Entries shown: Begin

## src/rtl/i2cr_pkg.sv

```systemverilog
package i2cr_pkg;

    localparam int DATA_W = 8;
    localparam int REG_AW = 7;
    localparam int CNT_W  = $clog2(DATA_W + 1);

    localparam logic [CNT_W-1:0] BYTE_DONE = CNT_W'(DATA_W);

    typedef enum logic [2:0] {
        ST_IDLE,
        ST_ADDR,
        ST_SUB,
        ST_WDATA,
        ST_ACK,
        ST_RDATA,
        ST_MACK
    } st_e;

    // what follows the acknowledge slot
    typedef enum logic [1:0] {
        AF_SUB,
        AF_DAT,
        AF_WR,
        AF_RD
    } af_e;

    function automatic logic bit_at(input logic [DATA_W-1:0] b,
                                    input logic [CNT_W-1:0]  idx);
        return b[DATA_W - 1 - int'(idx)];
    endfunction

endpackage

```

## src/rtl/i2cr_sync.sv

```systemverilog
module i2cr_sync #(
    parameter int STAGES = 2
) (
    input  logic clk,
    input  logic rst,
    input  logic d,
    output logic q
);
    logic [STAGES-1:0] pipe;

    generate
        if (STAGES == 1) begin : g_one
            always_ff @(posedge clk) begin
                if (rst) pipe <= '1;
                else     pipe <= d;
            end
        end else begin : g_many
            always_ff @(posedge clk) begin
                if (rst) pipe <= '1;
                else     pipe <= {pipe[STAGES-2:0], d};
            end
        end
    endgenerate

    assign q = pipe[STAGES-1];
endmodule

```

## src/rtl/i2cr_busmon.sv

```systemverilog
module i2cr_busmon #(
    parameter int SYNC_STAGES = 2
) (
    input  logic clk,
    input  logic rst,
    input  logic scl_i,
    input  logic sda_i,
    output logic sda_s,
    output logic scl_rise,
    output logic scl_fall,
    output logic start_c,
    output logic stop_c
);
    logic scl_s;
    logic scl_p, sda_p;

    i2cr_sync #(.STAGES(SYNC_STAGES)) u_scl (.clk(clk), .rst(rst), .d(scl_i), .q(scl_s));
    i2cr_sync #(.STAGES(SYNC_STAGES)) u_sda (.clk(clk), .rst(rst), .d(sda_i), .q(sda_s));

    always_ff @(posedge clk) begin
        if (rst) begin
            scl_p <= 1'b1;
            sda_p <= 1'b1;
        end else begin
            scl_p <= scl_s;
            sda_p <= sda_s;
        end
    end

    assign scl_rise = scl_s & ~scl_p;
    assign scl_fall = ~scl_s & scl_p;
    assign start_c  = scl_s & scl_p & sda_p & ~sda_s;
    assign stop_c   = scl_s & scl_p & ~sda_p & sda_s;
endmodule

```

## src/rtl/i2cr_engine.sv

```systemverilog
module i2cr_engine
    import i2cr_pkg::*;
#(
    parameter logic [REG_AW-1:0] DEV_ADDR = 7'b0011101
) (
    input  logic              clk,
    input  logic              rst,
    input  logic              sda_s,
    input  logic              scl_rise,
    input  logic              scl_fall,
    input  logic              start_c,
    input  logic              stop_c,
    input  logic [DATA_W-1:0] rf_rdata,
    output logic              sda_pull,
    output logic [REG_AW-1:0] rf_addr,
    output logic [DATA_W-1:0] rf_wdata,
    output logic              rf_we,
    output st_e               st
);
    af_e               after;
    logic [CNT_W-1:0]  cnt;
    logic [DATA_W-1:0] rx, tx;
    logic [REG_AW-1:0] ptr;
    logic              inc, mack_ok;

    always_ff @(posedge clk) begin
        if (rst) begin
            st       <= ST_IDLE;
            after    <= AF_SUB;
            cnt      <= '0;
            rx       <= '0;
            tx       <= '0;
            ptr      <= '0;
            inc      <= 1'b0;
            mack_ok  <= 1'b0;
            sda_pull <= 1'b0;
            rf_we    <= 1'b0;
            rf_wdata <= '0;
        end else begin
            rf_we <= 1'b0;
            if (stop_c) begin
                st       <= ST_IDLE;
                sda_pull <= 1'b0;
                cnt      <= '0;
            end else if (start_c) begin
                st       <= ST_ADDR;
                sda_pull <= 1'b0;
                cnt      <= '0;
            end else begin
                unique case (st)
                    ST_ADDR, ST_SUB, ST_WDATA: begin
                        if (scl_rise && cnt != BYTE_DONE) begin
                            rx  <= {rx[DATA_W-2:0], sda_s};
                            cnt <= cnt + 1'b1;
                        end else if (scl_fall && cnt == BYTE_DONE) begin
                            cnt <= '0;
                            if (st == ST_ADDR) begin
                                if (rx[DATA_W-1:1] == DEV_ADDR) begin
                                    st       <= ST_ACK;
                                    sda_pull <= 1'b1;
                                    after    <= rx[0] ? AF_RD : AF_SUB;
                                end else begin
                                    st <= ST_IDLE;
                                end
                            end else if (st == ST_SUB) begin
                                ptr      <= rx[REG_AW-1:0];
                                inc      <= rx[DATA_W-1];
                                st       <= ST_ACK;
                                sda_pull <= 1'b1;
                                after    <= AF_DAT;
                            end else begin
                                rf_we    <= 1'b1;
                                rf_wdata <= rx;
                                st       <= ST_ACK;
                                sda_pull <= 1'b1;
                                after    <= AF_WR;
                            end
                        end
                    end
                    ST_ACK: begin
                        if (scl_fall) begin
                            sda_pull <= 1'b0;
                            cnt      <= '0;
                            unique case (after)
                                AF_SUB: st <= ST_SUB;
                                AF_DAT: st <= ST_WDATA;
                                AF_WR: begin
                                    st <= ST_WDATA;
                                    if (inc) ptr <= ptr + 1'b1;
                                end
                                AF_RD: begin
                                    st       <= ST_RDATA;
                                    tx       <= rf_rdata;
                                    sda_pull <= ~rf_rdata[DATA_W-1];
                                end
                            endcase
                        end
                    end
                    ST_RDATA: begin
                        if (scl_rise) begin
                            cnt <= cnt + 1'b1;
                        end else if (scl_fall) begin
                            if (cnt == BYTE_DONE) begin
                                sda_pull <= 1'b0;
                                st       <= ST_MACK;
                                cnt      <= '0;
                            end else begin
                                sda_pull <= ~bit_at(tx, cnt);
                            end
                        end
                    end
                    ST_MACK: begin
                        if (scl_rise) begin
                            mack_ok <= ~sda_s;
                            if (!sda_s && inc) ptr <= ptr + 1'b1;
                        end else if (scl_fall) begin
                            if (mack_ok) begin
                                st       <= ST_RDATA;
                                tx       <= rf_rdata;
                                sda_pull <= ~rf_rdata[DATA_W-1];
                            end else begin
                                st <= ST_IDLE;
                            end
                        end
                    end
                    default: ;
                endcase
            end
        end
    end

    assign rf_addr = ptr;
endmodule

```

## src/rtl/i2cr_slave.sv

```systemverilog
module i2cr_slave
    import i2cr_pkg::*;
#(
    parameter logic [REG_AW-1:0] DEV_ADDR    = 7'b0011101,
    parameter int                SYNC_STAGES = 2
) (
    input  logic              clk,
    input  logic              rst,
    input  logic              scl_i,
    input  logic              sda_i,
    output logic              sda_pull,
    output logic [REG_AW-1:0] rf_addr,
    output logic [DATA_W-1:0] rf_wdata,
    output logic              rf_we,
    input  logic [DATA_W-1:0] rf_rdata
);
    logic sda_s, scl_rise, scl_fall, start_c, stop_c;
    st_e  st;

    i2cr_busmon #(.SYNC_STAGES(SYNC_STAGES)) u_mon (
        .clk(clk), .rst(rst), .scl_i(scl_i), .sda_i(sda_i),
        .sda_s(sda_s), .scl_rise(scl_rise), .scl_fall(scl_fall),
        .start_c(start_c), .stop_c(stop_c)
    );

    i2cr_engine #(.DEV_ADDR(DEV_ADDR)) u_eng (
        .clk(clk), .rst(rst), .sda_s(sda_s), .scl_rise(scl_rise),
        .scl_fall(scl_fall), .start_c(start_c), .stop_c(stop_c),
        .rf_rdata(rf_rdata), .sda_pull(sda_pull), .rf_addr(rf_addr),
        .rf_wdata(rf_wdata), .rf_we(rf_we), .st(st)
    );
endmodule

```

Entries shown: End

**Work request:** Scan the records above for the string "typedef", and copy every line where it turns up.

**Written response:**
    typedef enum logic [2:0] {
    typedef enum logic [1:0] {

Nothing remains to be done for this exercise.